Best Reader Comments

10+ years after the HITECH act, countless billions of dollars being invested into EHRs, and endless hype about information exchanges, the government solution right now is to have everyone send VPOTUS a spreadsheet. (Low-Tech Act)

The dysfunction and regulatory ridiculousness of our health care system is laid out in perfect form when you look at all of the items CMS must DEREGULATE in an health care emergency — with the only interpretation being that more are completely unnecessary burdens on the physicians and other health professionals working day in and day out to treat patients. Absolute absurdity all around. (Regulatory Overreach)

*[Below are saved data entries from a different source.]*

## src/rtl/vita49_pkg.sv

```systemverilog
// Shared definitions for the VITA-49 packet arbiter: FSM states, tag magic,
// control-register bit positions and a small round-robin index helper.
package vita49_pkg;

  typedef enum logic [1:0] {
    A_IDLE = 2'd0,
    A_TAG  = 2'd1,
    A_DATA = 2'd2
  } arb_state_e;

  localparam logic [7:0] TAG_MAGIC     = 8'hA5;
  localparam int         CTRL_EN       = 0;
  localparam int         CTRL_CLR      = 1;
  localparam int         CTRL_MASK_LSB = 8;

  // Reduce base (< 2*n) modulo n without a divider.
  function automatic int rr_wrap(input int base, input int n);
    return (base >= n) ? base - n : base;
  endfunction

endpackage

```

## src/rtl/vita49_rr_pick.sv

```systemverilog
// Combinational round-robin picker: first active request searching upward
// from last_grant+1, wrapping modulo N_CH.
module vita49_rr_pick
  import vita49_pkg::*;
#(
  parameter int N_CH = 4,
  parameter int GW   = $clog2(N_CH)
) (
  input  logic [N_CH-1:0] req,
  input  logic [GW-1:0]   last_grant,
  output logic            valid,
  output logic [GW-1:0]   idx
);

  // NOTE: every output gets a default before the loop so no path leaves it
  // unassigned; otherwise synthesis would infer a latch.
  always_comb begin
    logic [GW-1:0] cand;
    valid = 1'b0;
    idx   = '0;
    cand  = '0;
    // Walk the farthest candidate first so the nearest one overwrites it.
    for (int i = N_CH; i >= 1; i--) begin
      cand = GW'(rr_wrap(int'(last_grant) + i, N_CH));
      if (req[cand]) begin
        valid = 1'b1;
        idx   = cand;
      end
    end
  end

endmodule

```

## src/rtl/vita49_pkt_arb.sv

```systemverilog
// Packet-granular round-robin AXI-Stream arbiter for up to eight VITA-49
// payload streams. Define VITA49_ARB_TAG_EN to prefix each packet with a tag word.
module vita49_pkt_arb
  import vita49_pkg::*;
#(
  parameter int N_CH = 4,
  parameter int GW   = $clog2(N_CH)
) (
  input  logic                AXIS_ACLK,
  input  logic                AXIS_ARESETN,
  input  logic [N_CH*32-1:0]  S_AXIS_TDATA,
  input  logic [N_CH-1:0]     S_AXIS_TVALID,
  input  logic [N_CH-1:0]     S_AXIS_TLAST,
  output logic [N_CH-1:0]     S_AXIS_TREADY,
  output logic [31:0]         M_AXIS_TDATA,
  output logic                M_AXIS_TVALID,
  output logic                M_AXIS_TLAST,
  input  logic                M_AXIS_TREADY,
  input  logic [31:0]         ctrl,
  output logic [31:0]         status,
  output logic [31:0]         pkt_fwd,
  output logic [31:0]         beat_fwd
);

  arb_state_e      state;
  logic [GW-1:0]   grant;
  logic [GW-1:0]   last_grant;
  logic [15:0]     seq [N_CH];

  logic            enable;
  logic            clr_cnt;
  logic [N_CH-1:0] ch_mask;
  logic            pick_valid;
  logic [GW-1:0]   pick_idx;
  logic            m_xfr;
  logic            pkt_done;
  logic            unused_ctrl;

  assign enable      = ctrl[CTRL_EN];
  assign clr_cnt     = ctrl[CTRL_CLR];
  assign ch_mask     = ctrl[CTRL_MASK_LSB +: N_CH];
  assign unused_ctrl = ^{ctrl[31:CTRL_MASK_LSB+N_CH], ctrl[CTRL_MASK_LSB-1:CTRL_CLR+1]};

  assign m_xfr    = M_AXIS_TVALID & M_AXIS_TREADY;
  assign pkt_done = (state == A_DATA) && m_xfr && M_AXIS_TLAST;

  vita49_rr_pick #(.N_CH(N_CH), .GW(GW)) u_pick (
    .req        (S_AXIS_TVALID & ch_mask),
    .last_grant (last_grant),
    .valid      (pick_valid),
    .idx        (pick_idx)
  );

  // Zero-latency data path: the granted slave drives the master directly.
  always_comb begin
    M_AXIS_TDATA  = '0;
    M_AXIS_TVALID = 1'b0;
    M_AXIS_TLAST  = 1'b0;
    S_AXIS_TREADY = '0;
    case (state)
`ifdef VITA49_ARB_TAG_EN
      A_TAG: begin
        M_AXIS_TDATA  = {TAG_MAGIC, 5'b0, 3'(grant), seq[grant]};
        M_AXIS_TVALID = 1'b1;
      end
`endif
      A_DATA: begin
        M_AXIS_TDATA         = S_AXIS_TDATA[32*grant +: 32];
        M_AXIS_TVALID        = S_AXIS_TVALID[grant];
        M_AXIS_TLAST         = S_AXIS_TLAST[grant];
        S_AXIS_TREADY[grant] = M_AXIS_TREADY;
      end
      default: ;
    endcase
  end

  assign status = {state, enable, 10'b0, 3'(last_grant), 5'b0, 3'(grant), 8'(S_AXIS_TVALID)};

  // NOTE: all state here uses <= so every register samples pre-edge values,
  // independent of statement order inside the block.
  always_ff @(posedge AXIS_ACLK) begin
    if (!AXIS_ARESETN) begin
      state      <= A_IDLE;
      grant      <= '0;
      last_grant <= GW'(N_CH - 1);
      pkt_fwd    <= '0;
      beat_fwd   <= '0;
      // NOTE: seq is a small register array, not a RAM, and its reset value is
      // visible in the tag word, so it is cleared like any other counter.
      for (int k = 0; k < N_CH; k++) seq[k] <= '0;
    end else begin
      case (state)
        A_IDLE: begin
          if (enable && pick_valid) begin
            grant <= pick_idx;
`ifdef VITA49_ARB_TAG_EN
            state <= A_TAG;
`else
            state <= A_DATA;
`endif
          end
        end
`ifdef VITA49_ARB_TAG_EN
        A_TAG: if (m_xfr) state <= A_DATA;
`endif
        A_DATA: begin
          if (pkt_done) begin
            last_grant <= grant;
            state      <= A_IDLE;
          end
        end
        default: state <= A_IDLE;
      endcase

      // Clear is a level and beats any increment in the same cycle.
      if (clr_cnt) begin
        pkt_fwd  <= '0;
        beat_fwd <= '0;
      end else if (state == A_DATA && m_xfr) begin
        beat_fwd <= beat_fwd + 32'd1;
        if (M_AXIS_TLAST) pkt_fwd <= pkt_fwd + 32'd1;
      end

      for (int k = 0; k < N_CH; k++) begin
        if (clr_cnt)                          seq[k] <= '0;
        else if (pkt_done && grant == GW'(k)) seq[k] <= seq[k] + 16'd1;
      end
    end
  end

endmodule

```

If even a small portion of these comments [from HIMSS20 exhibitors] are true and come to fruition – and I agree overall – HIMSS will be greatly diminished. I wonder how many people HIMSS have laid off? And whether leaders are taking a haircut? Or will they cut and run? Sorta sucks that many of us – myself sort of included, but here I am – hesitate to share our true feelings for fear of being blacklisted, lose points, have the powers that be think poorly on our comments, etc. HLTH Forum in October WILL BE the canary in the coal mine for healthcare events in 2020. (ShimCode)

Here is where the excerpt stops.